(Stored records)
=== Section Start ===
<file path="src/rtl/vga_frame_monitor.sv">
// ---------------------------------------------------------------------------
// vga_frame_monitor
//   Receive side of the VGA pixel interface. It turns HS/VS/BLANK/RGB back
//   into pixel coordinates and per-frame statistics: active width/height,
//   line total, RGB checksum, frame count, lock status and a sticky line
//   width error flag.
//
// Ports
//   clk_clk      : system clock; all VGA inputs are synchronous to it
//   reset_reset  : synchronous, active-high reset
//   pix_en       : pixel strobe; inputs are sampled only when high
//   vga_HS/VS    : horizontal / vertical sync, active low
//   vga_BLANK    : 1 = visible pixel
//   vga_R/G/B    : pixel colour, 8 bits each
//   pix_valid    : registered active pixel strobe
//   pix_x/pix_y  : column / row of the pixel flagged by pix_valid
//   pix_rgb      : {R,G,B} of the pixel flagged by pix_valid
//   frame_done   : one-clock pulse at each tracked frame boundary
//   meas_width   : active pixels on the last active line of the previous frame
//   meas_height  : active lines in the previous frame
//   meas_htotal  : pix_en samples between the last two HS falling edges
//   frame_cksum  : sum of R+G+B over the previous frame, mod 2^24
//   frame_cnt    : completed frames, wrapping
//   locked       : last frame matched EXP_H_ACTIVE x EXP_V_ACTIVE
//   line_err     : sticky, some active line width differed from EXP_H_ACTIVE
// ---------------------------------------------------------------------------
module vga_frame_monitor #(
  parameter int unsigned EXP_H_ACTIVE = 640,
  parameter int unsigned EXP_V_ACTIVE = 480,
  parameter int unsigned CNT_W        = 12
) (
  input  logic             clk_clk,
  input  logic             reset_reset,
  input  logic             pix_en,
  input  logic             vga_HS,
  input  logic             vga_VS,
  input  logic             vga_BLANK,
  input  logic [7:0]       vga_R,
  input  logic [7:0]       vga_G,
  input  logic [7:0]       vga_B,
  output logic             pix_valid,
  output logic [CNT_W-1:0] pix_x,
  output logic [CNT_W-1:0] pix_y,
  output logic [23:0]      pix_rgb,
  output logic             frame_done,
  output logic [CNT_W-1:0] meas_width,
  output logic [CNT_W-1:0] meas_height,
  output logic [CNT_W-1:0] meas_htotal,
  output logic [23:0]      frame_cksum,
  output logic [15:0]      frame_cnt,
  output logic             locked,
  output logic             line_err
);

  localparam logic [CNT_W-1:0] CNT_ZERO = {CNT_W{1'b0}};
  localparam logic [CNT_W-1:0] CNT_ONE  = {{(CNT_W-1){1'b0}}, 1'b1};
  localparam logic [CNT_W-1:0] CNT_MAX  = {CNT_W{1'b1}};
  localparam logic [CNT_W-1:0] EXP_W    = CNT_W'(EXP_H_ACTIVE);
  localparam logic [CNT_W-1:0] EXP_H    = CNT_W'(EXP_V_ACTIVE);

  typedef enum logic [1:0] {
    ST_SEEK    = 2'd0,
    ST_MEASURE = 2'd1,
    ST_LOCKED  = 2'd2
  } state_e;

  // Counters stick at all-ones instead of wrapping.
  function automatic logic [CNT_W-1:0] sat_inc(input logic [CNT_W-1:0] v);
    if (v == CNT_MAX) begin
      return v;
    end else begin
      return v + CNT_ONE;
    end
  endfunction

  state_e           state_q, state_d;
  logic             hs_prev_q, hs_prev_d;
  logic             vs_prev_q, vs_prev_d;
  logic [CNT_W-1:0] x_q, x_d;
  logic [CNT_W-1:0] y_q, y_d;
  logic [CNT_W-1:0] htot_q, htot_d;
  logic [CNT_W-1:0] last_w_q, last_w_d;
  logic [23:0]      acc_q, acc_d;
  logic             pix_valid_q, pix_valid_d;
  logic [CNT_W-1:0] pix_x_q, pix_x_d;
  logic [CNT_W-1:0] pix_y_q, pix_y_d;
  logic [23:0]      pix_rgb_q, pix_rgb_d;
  logic             frame_done_q, frame_done_d;
  logic [CNT_W-1:0] meas_width_q, meas_width_d;
  logic [CNT_W-1:0] meas_height_q, meas_height_d;
  logic [CNT_W-1:0] meas_htotal_q, meas_htotal_d;
  logic [23:0]      cksum_q, cksum_d;
  logic [15:0]      frame_cnt_q, frame_cnt_d;
  logic             locked_q, locked_d;
  logic             line_err_q, line_err_d;

  logic             hs_fall_s, vs_fall_s, tracking_s, active_s;
  logic             line_close_s, frame_close_s, frame_match_s;
  logic [CNT_W-1:0] y_line_s, w_line_s, x_base_s, y_base_s;
  logic [23:0]      acc_base_s;
  logic [9:0]       rgb_sum_s;

  // Edge detection, line/frame closing and all datapath next-state values.
  always_comb begin
    hs_fall_s     = hs_prev_q & ~vga_HS;
    vs_fall_s     = vs_prev_q & ~vga_VS;
    tracking_s    = (state_q != ST_SEEK);
    active_s      = tracking_s & vga_BLANK;
    frame_close_s = vs_fall_s & tracking_s;
    // Only a line that carried active pixels advances the row count.
    line_close_s  = hs_fall_s & (x_q != CNT_ZERO);
    // Line is closed before the frame, so the frame latch sees that line.
    y_line_s      = line_close_s ? sat_inc(y_q) : y_q;
    w_line_s      = line_close_s ? x_q : last_w_q;
    // A pixel sampled together with an edge belongs to the new line/frame.
    x_base_s      = hs_fall_s ? CNT_ZERO : x_q;
    y_base_s      = frame_close_s ? CNT_ZERO : y_line_s;
    acc_base_s    = frame_close_s ? 24'h00_0000 : acc_q;
    frame_match_s = (w_line_s == EXP_W) && (y_line_s == EXP_H);
    rgb_sum_s     = {2'b00, vga_R} + {2'b00, vga_G} + {2'b00, vga_B};

    hs_prev_d     = hs_prev_q;
    vs_prev_d     = vs_prev_q;
    x_d           = x_q;
    y_d           = y_q;
    htot_d        = htot_q;
    last_w_d      = last_w_q;
    acc_d         = acc_q;
    pix_valid_d   = 1'b0;
    pix_x_d       = pix_x_q;
    pix_y_d       = pix_y_q;
    pix_rgb_d     = pix_rgb_q;
    frame_done_d  = 1'b0;
    meas_width_d  = meas_width_q;
    meas_height_d = meas_height_q;
    meas_htotal_d = meas_htotal_q;
    cksum_d       = cksum_q;
    frame_cnt_d   = frame_cnt_q;
    line_err_d    = line_err_q;

    if (pix_en) begin
      hs_prev_d     = vga_HS;
      vs_prev_d     = vga_VS;
      // The falling-edge sample is the first sample of the new line.
      htot_d        = hs_fall_s ? CNT_ONE : sat_inc(htot_q);
      meas_htotal_d = hs_fall_s ? htot_q : meas_htotal_q;
      line_err_d    = line_err_q | (line_close_s & (x_q != EXP_W));
      x_d           = active_s ? sat_inc(x_base_s) : x_base_s;
      y_d           = y_base_s;
      last_w_d      = frame_close_s ? CNT_ZERO : w_line_s;
      acc_d         = active_s ? (acc_base_s + {14'd0, rgb_sum_s}) : acc_base_s;
      pix_valid_d   = active_s;
      pix_x_d       = active_s ? x_base_s : pix_x_q;
      pix_y_d       = active_s ? y_base_s : pix_y_q;
      pix_rgb_d     = active_s ? {vga_R, vga_G, vga_B} : pix_rgb_q;
      frame_done_d  = frame_close_s;
      meas_width_d  = frame_close_s ? w_line_s : meas_width_q;
      meas_height_d = frame_close_s ? y_line_s : meas_height_q;
      cksum_d       = frame_close_s ? acc_q : cksum_q;
      frame_cnt_d   = frame_close_s ? (frame_cnt_q + 16'd1) : frame_cnt_q;
    end else begin
      pix_valid_d   = 1'b0;
      frame_done_d  = 1'b0;
    end
  end

  // Lock FSM: advances only on a sampled VS falling edge.
  always_comb begin
    state_d = state_q;
    if (pix_en && vs_fall_s) begin
      case (state_q)
        ST_SEEK:    state_d = ST_MEASURE;
        ST_MEASURE: state_d = frame_match_s ? ST_LOCKED : ST_MEASURE;
        ST_LOCKED:  state_d = frame_match_s ? ST_LOCKED : ST_MEASURE;
        default:    state_d = ST_SEEK;
      endcase
    end else begin
      state_d = state_q;
    end
    locked_d = (state_d == ST_LOCKED);
  end

  // State, datapath and output registers with synchronous reset.
  always_ff @(posedge clk_clk) begin
    if (reset_reset) begin
      state_q       <= ST_SEEK;
      hs_prev_q     <= 1'b1;
      vs_prev_q     <= 1'b1;
      x_q           <= CNT_ZERO;
      y_q           <= CNT_ZERO;
      htot_q        <= CNT_ZERO;
      last_w_q      <= CNT_ZERO;
      acc_q         <= 24'h00_0000;
      pix_valid_q   <= 1'b0;
      pix_x_q       <= CNT_ZERO;
      pix_y_q       <= CNT_ZERO;
      pix_rgb_q     <= 24'h00_0000;
      frame_done_q  <= 1'b0;
      meas_width_q  <= CNT_ZERO;
      meas_height_q <= CNT_ZERO;
      meas_htotal_q <= CNT_ZERO;
      cksum_q       <= 24'h00_0000;
      frame_cnt_q   <= 16'h0000;
      locked_q      <= 1'b0;
      line_err_q    <= 1'b0;
    end else begin
      state_q       <= state_d;
      hs_prev_q     <= hs_prev_d;
      vs_prev_q     <= vs_prev_d;
      x_q           <= x_d;
      y_q           <= y_d;
      htot_q        <= htot_d;
      last_w_q      <= last_w_d;
      acc_q         <= acc_d;
      pix_valid_q   <= pix_valid_d;
      pix_x_q       <= pix_x_d;
      pix_y_q       <= pix_y_d;
      pix_rgb_q     <= pix_rgb_d;
      frame_done_q  <= frame_done_d;
      meas_width_q  <= meas_width_d;
      meas_height_q <= meas_height_d;
      meas_htotal_q <= meas_htotal_d;
      cksum_q       <= cksum_d;
      frame_cnt_q   <= frame_cnt_d;
      locked_q      <= locked_d;
      line_err_q    <= line_err_d;
    end
  end

  assign pix_valid   = pix_valid_q;
  assign pix_x       = pix_x_q;
  assign pix_y       = pix_y_q;
  assign pix_rgb     = pix_rgb_q;
  assign frame_done  = frame_done_q;
  assign meas_width  = meas_width_q;
  assign meas_height = meas_height_q;
  assign meas_htotal = meas_htotal_q;
  assign frame_cksum = cksum_q;
  assign frame_cnt   = frame_cnt_q;
  assign locked      = locked_q;
  assign line_err    = line_err_q;

endmodule

</file>
<file path="config.mk">
export PLATFORM = sky130hd
export DESIGN_NAME = vga_frame_monitor
export DESIGN_NICKNAME = d
export VERILOG_FILES = /design/src/rtl/vga_frame_monitor.sv
export SDC_FILE = /design/constraint.sdc
export NUM_CORES = 1
export LEC_CHECK = 0
export BUFFER_PORTS_ARGS = -buffer_cell sky130_fd_sc_hd__clkbuf_2
export CAP_MARGIN = 20
export CORE_MARGIN = 2
export CORE_UTILIZATION = 35
export CTS_BUF_LIST = sky130_fd_sc_hd__clkbuf_8
export DETAILED_ROUTE_END_ITERATION = 8
export HOLD_SLACK_MARGIN = 0.08
export PLACE_DENSITY_LB_ADDON = 0.12
export RECOVER_POWER = 50
export SETUP_SLACK_MARGIN = 0.4
export SYNTH_ARGS = -nofsm -noshare
export SYNTH_HDL_FRONTEND = slang
export SYNTH_SLANG_ARGS = --single-unit
export TNS_END_PERCENT = 20
</file>
<file path="constraint.sdc">
create_clock -name clk_clk -period 7.3 [get_ports clk_clk]
set_clock_uncertainty 0.1 [all_clocks]
set_input_delay 0 -clock clk_clk [delete_from_list [all_inputs] [get_ports clk_clk]]
set_output_delay 0 -clock clk_clk [all_outputs]
set_load 0.02 [all_outputs]
</file>
### Word-level counts from Yosys, hierarchy flattened

Index checks and enable logic that the tools add are counted.

| word-level totals | value |
|---|---|
| output and inout port bits | 128 |
| logic and storage cells | 73 |
| register bits after elaboration | 204 |
| input bits | 30 |

| operators by class | value |
|---|---|
| mux-type cells | 15 |
| $add $sub $neg | 7 |
| reductions and logical operators | 11 |
| bitwise logic cells | 10 |
| eq/ne operators | 10 |

Operators by type and width:

| cell | count |
|---|---|
| two-way mux 12 bit | 10 |
| two-way mux 24 bit | 2 |
| adder 12 x 1 -> 12 bit (second input constant) | 3 |
| == test 12 bit (second input constant) | 3 |
| adder 24 x 10 -> 24 bit | 1 |
| adder 16 x 1 -> 16 bit (second input constant) | 1 |
| == test 12 x 10 -> 1 bit (second input constant) | 1 |
| == test 12 x 9 -> 1 bit (second input constant) | 1 |
| inequality test 12 x 10 -> 1 bit (second input constant) | 1 |
| nonzero test 12 bit | 1 |
| adder 9 x 8 -> 10 bit | 1 |
| adder 8 x 8 -> 9 bit | 1 |
| AND reduction 2 bit | 4 |
| bitwise AND 1 bit | 6 |
| == test 2 bit (second input constant) | 2 |
| two-way mux 2 bit | 2 |
| case mux 2 bit (2 select lines) | 1 |
| OR reduction 2 bit | 2 |
| NOT 1 bit | 3 |
| == test 2 x 1 -> 1 bit (second input constant) | 1 |
| logical AND 1 bit | 2 |
| zero test 2 bit | 1 |
| inequality test 2 bit (second input constant) | 1 |
| nonzero test 2 bit | 1 |
| bitwise OR 1 bit | 1 |

### Depth between registers and ports, before layout

| depth | value |
|---|---|
| depth after elaboration | 10 |
| gate-level depth with buffers | 18 |

### Worst setup path after synthesis

OpenSTA, ideal clock, no wires.

| timing | value |
|---|---|
| kind | register -> register |
| start | register state_q[0] |
| end | register acc_q[13] |
| path slack | 3.359 ns |
| period minus slack after synthesis | 3.941 ns |
| library setup time | 0.121 ns |
| arrival time | 3.720 ns |
| stages on the path, launching flop included | 19 |
| buffers on the path | 2 |
| path through | dfxtp_1 inv_1 ha_1 clkbuf_1 or3b_2 clkbuf_1 nand2_1 fa_1 inv_1 ha_1 inv_1 fa_1 nor2b_1 o21ai_0 a21boi_0 o211a_1 o21a_1 o2111ai_1 mux2_2 |

| on the way | value |
|---|---|
| longest elaborated chain between the ends | 5 |
| elaborated cells between the ends (all ways) | 6 |
| those cells by class | 1 x add/sub; 2 x mux; 2 x bitwise; 1 x reduce/logical |

Ends and longest elaborated chain:

| element | line | source |
|---|---|---|
| start, declared | 76 | `state_e state_q, state_d;` |
| start signal, assigned | 207 | `state_q <= state_d;` |
| nonzero test 2 bit * | 107 | `tracking_s = (state_q != ST_SEEK);` |
| bitwise AND 1 bit | 109 | `frame_close_s = vs_fall_s & tracking_s;` |
| two-way mux 24 bit | 118 | `acc_base_s = frame_close_s ? 24'h00_0000 : acc_q;` |
| adder 24 x 10 -> 24 bit | 151 | `acc_d = active_s ? (acc_base_s + {14'd0, rgb_sum_s}) : acc_base_s;` |
| two-way mux 24 bit * | 151 |  |
| end signal, assigned | 193 | `acc_q <= 24'h00_0000;` |
| end signal, assigned | 214 | `acc_q <= acc_d;` |
| end, declared | 83 | `logic [23:0] acc_q, acc_d;` |

Mark *: on every way between the ends. The rest lies on a longest branch, timed or not.
A chain may end at the register's enable or synchronous reset.

### Worst setup path in the final report

| timing | value |
|---|---|
| start | input reset_reset |
| end | register vs_prev_q |

RTL lines:

| element | line | source |
|---|---|---|
| start, declared | 33 | `input logic reset_reset,` |
| end signal, assigned | 209 | `vs_prev_q <= vs_prev_d;` |
| end, declared | 78 | `logic vs_prev_q, vs_prev_d;` |

No word-level cell between the ends.

==> key figures <==
Synthesis
  • Post-synth top flop: dfxtp_1
  • Cell area after synthesis: 0.00938 sq mm
  • Synth top area share: 43.5%
  • Post-synth top area cell: dfxtp_1
  • Synth Register Bits: 204
  • Ys async rst share: 0%
  • Syn Nets: 1213
  • Post-synth EDFFs: 0
  • Top post-synthesis cells by area: dfxtp_1 (44%), nand2_1 (9.9%), a21oi_1 (6.0%)
  • Syn_area_per_cell: 8.16 sq um
  • Synthesized instance count: 1150
  • Post-synthesis sequential area ratio: 43.5%
  • Yosys cell types: 68
  • Synth warn: 0

CTS
  • CTS Buffer Depth: 3
  • Buffer count from post-CTS setup fixing: 0
  • Worst skew pair latency: 540 ps
  • Clock-pin slew on the worst setup and hold paths: 60 ps
  • CTS buffer count: 39
  • CTS root buf: clkbuf_8
  • CTS tree: built
  • Hold_buf cts: 31
  • Clock sinks: 204
  • H-tree levels: 2
  • CTS resizes: 0

Power
  • Power, Total: 2.46 mW
  • Leak: 4.13 nW
  • VDD IR-drop max: 0.000120 V
  • Cell Pwr Density: 219 mW/mm^2

Routing
  • Final WL: 26.4 mm
  • Post-route ant nets: 0
  • Via density: 5.01
  • Drt drc: 0
  • WL/cell: 15.8 microns
  • Initial DRC count: 443
  • Via count: 8378
  • Initial DRT Pass Iterations: 5

Floorplanning
  • Die area: 0.0281 sq mm
  • Horiz. Die Dim: 168 microns
  • CORE AREA: 0.0262 sq mm
  • Placement Rows: 59
  • Initial Util: 35.8%
  • Die Ht: 168 microns
  • Ports: 158

Finish
  • # diodes: 0
  • NumNets Final: 1374
  • Area occupied by multi-input gates: 0.00480 sq mm
  • Final Util: 42.9%
  • Filler cell count: 2758
  • Fraction of layout cells with a size suffix above 1: 8.38%
  • Area delta synth->final: 19.8%
  • Register area: 0.00408 sq mm

Global routing
  • Total grt overflow: 0
  • Largest net degree at the start of global routing: 79
  • GRT Util Overall: 18.4%
  • Met2 Use GR: 28.3%
  • Vias in the first global route: 7990
  • Busiest grt layer: met2
  • First-pass GRT wire length: 42.5 mm
  • Met1 usage: 25.7%
  • Initial antenna violation count: 0
  • M3 GR Usage: 4.14%

Timing
  • Tcrit/Tclk final: 63.5%
  • Peak Freq: 0.216 GHz
  • Max-slew headroom: -133%
  • Tmin final: 4640 ps
  • Pins Over Slew Limit: 135
  • # setup viols final: 0
  • Worst-Margin Slew: 3500 ps
  • RSZ-0062 raised after global routing: false
  • Post-route setup TNS: 0 ps
  • Hold Vio Cnt, Final: 0

Critical path
  • Crit. End Element: flip-flop
  • Crit-path max FO: 78
  • Critical Path AT: 5020 ps
  • Startpoint types: input pin
  • Critical path type: input pin to flip-flop
  • Critical path required time: 7680 ps

Placement
  • Final GP Congestion: 0.802
  • I/O Buffers: 157
  • Placed wire-length estimate: 17.6 mm

Run
  • Max cap viols: 2

Run status
  • Status: complete, but fails checks
  • Failing checks: max-capacitance violations, max-slew violations

Min path
  • Min-Delay Path Class: input pin to flip-flop
## final timing paths
check	startpoint	slack, ps	depth (start not counted)	end
worst max register to register	state_q[0]	2860	16	acc_q[23]
worst min-delay path	vga_G[2]	160	4	pix_rgb[10]
worst min register to register	line_err	350	2	line_err
worst max-delay path	reset_reset	2660	6	vs_prev_q
## critical path, stage by stage
cell           delay, ps
dlygate4sd3_1        540
buf_6                300
clkbuf_1            2490
buf_4                900
a211o_1              180
dlygate4sd3_1        540
## flip-flops by register name, indices dropped and copies added (netlist names), 2 cells and up
register	flops
acc_q	24
frame_cksum	24
frame_cnt	16
htot_q	12
last_w_q	12
meas_height	12
meas_htotal	12
meas_width	12
pix_rgb	24
pix_x	12
pix_y	12
state_q	2
x_q	12
y_q	12
## cell families (layout without fill, tap and decap cells)
group	Yosys count	in the layout	synth area share, %
buf+inv	123	309	5.23
xor+xnor	49	49	4.57
mux	10	10	1.12
simple gates	512	512	25.2
flops	204	204	43.5
compound gates	219	219	14.7
fa+ha+maj	33	33	5.68
## cell usage in the layout, fill, tap and decap left out, types with 17 or more instances in the layout
cell type	Yosys	layout
clkbuf_8	0	50
clkbuf_2	1	27
xnor2_1	25	25
o21ai_0	28	28
nor2_1	106	106
clkbuf_1	51	131
nand4_1	19	19
inv_1	48	58
xor2_1	24	24
nand2_1	247	246
a21oi_1	112	112
nand3_1	39	39
dlygate4sd3_1	0	31
dfxtp_1	204	204
ha_1	17	17
## routing by layer
layer / vias to the layer above / part of all wire, %
li1: 4207 / -
met1: 3914 / 49
met2: 210 / 44
met3: 47 / 5.3
met4: 0 / 2.1
met5: - / 0
## where the power goes
group	switching, mW	internal (mW)	total, mW	leakage [nW]
registers	0.00722	1.12	1.13	1.64
logic	0.142	0.0874	0.230	2.05
clock network	0.489	0.612	1.10	0.433
## through the flow
| step | instances | hold WS [ps] | instance area [sq um] | setup slack (ps) |
|---|---|---|---|---|
| floorplan | 1150 | 22.4 | 9380 | 3360 |
| global placement | 1574 | 138 | 10300 | 3080 |
| detailed placement | 1574 | 144 | 10300 | 3020 |
| CTS | 1671 | 134 | 11400 | 2950 |
| global route | 1671 | 154 | 11200 | 2290 |
| finish | 1671 | 165 | 11200 | 2660 |
## synth_stat cells, drive strengths merged, types with 5 or more instances
cell    number
ha          17
nor2b        8
a311oi      13
dfxtp      204
and2        13
fa          16
a22o        11
nor4         6
clkbuf      52
buf         23
xnor2       25
nand2      247
a211oi       5
a22oi       14
xor2        24
a21oi      112
nand4       22
nor2       106
nor3        15
nand2b      11
and3        16
mux2i        6
or3          8
nand3       39
o21ai       29
inv         48
## final cells by class
cell class                      instances  share of cell area [%]
Multi-Input combinational cell        823                    42.8
Sequential cell                       204                    36.3
Timing Repair Buffer                  195                    8.78
Clock buffer                           50                    6.12
Tap cell                              335                    3.73
Inverter                               48                    1.60
Clock inverter                         16                   0.657
Power figures use the tool's default switching activity.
=== Section End ===
What you will do — The output should be exactly the lines above from the line containing "if (v == CNT_MAX) begin" to the line containing "datapath next-state values.", inclusive, with no other lines.

Answer to the problem —
    if (v == CNT_MAX) begin
      return v;
    end else begin
      return v + CNT_ONE;
    end
  endfunction

  state_e           state_q, state_d;
  logic             hs_prev_q, hs_prev_d;
  logic             vs_prev_q, vs_prev_d;
  logic [CNT_W-1:0] x_q, x_d;
  logic [CNT_W-1:0] y_q, y_d;
  logic [CNT_W-1:0] htot_q, htot_d;
  logic [CNT_W-1:0] last_w_q, last_w_d;
  logic [23:0]      acc_q, acc_d;
  logic             pix_valid_q, pix_valid_d;
  logic [CNT_W-1:0] pix_x_q, pix_x_d;
  logic [CNT_W-1:0] pix_y_q, pix_y_d;
  logic [23:0]      pix_rgb_q, pix_rgb_d;
  logic             frame_done_q, frame_done_d;
  logic [CNT_W-1:0] meas_width_q, meas_width_d;
  logic [CNT_W-1:0] meas_height_q, meas_height_d;
  logic [CNT_W-1:0] meas_htotal_q, meas_htotal_d;
  logic [23:0]      cksum_q, cksum_d;
  logic [15:0]      frame_cnt_q, frame_cnt_d;
  logic             locked_q, locked_d;
  logic             line_err_q, line_err_d;

  logic             hs_fall_s, vs_fall_s, tracking_s, active_s;
  logic             line_close_s, frame_close_s, frame_match_s;
  logic [CNT_W-1:0] y_line_s, w_line_s, x_base_s, y_base_s;
  logic [23:0]      acc_base_s;
  logic [9:0]       rgb_sum_s;

  // Edge detection, line/frame closing and all datapath next-state values.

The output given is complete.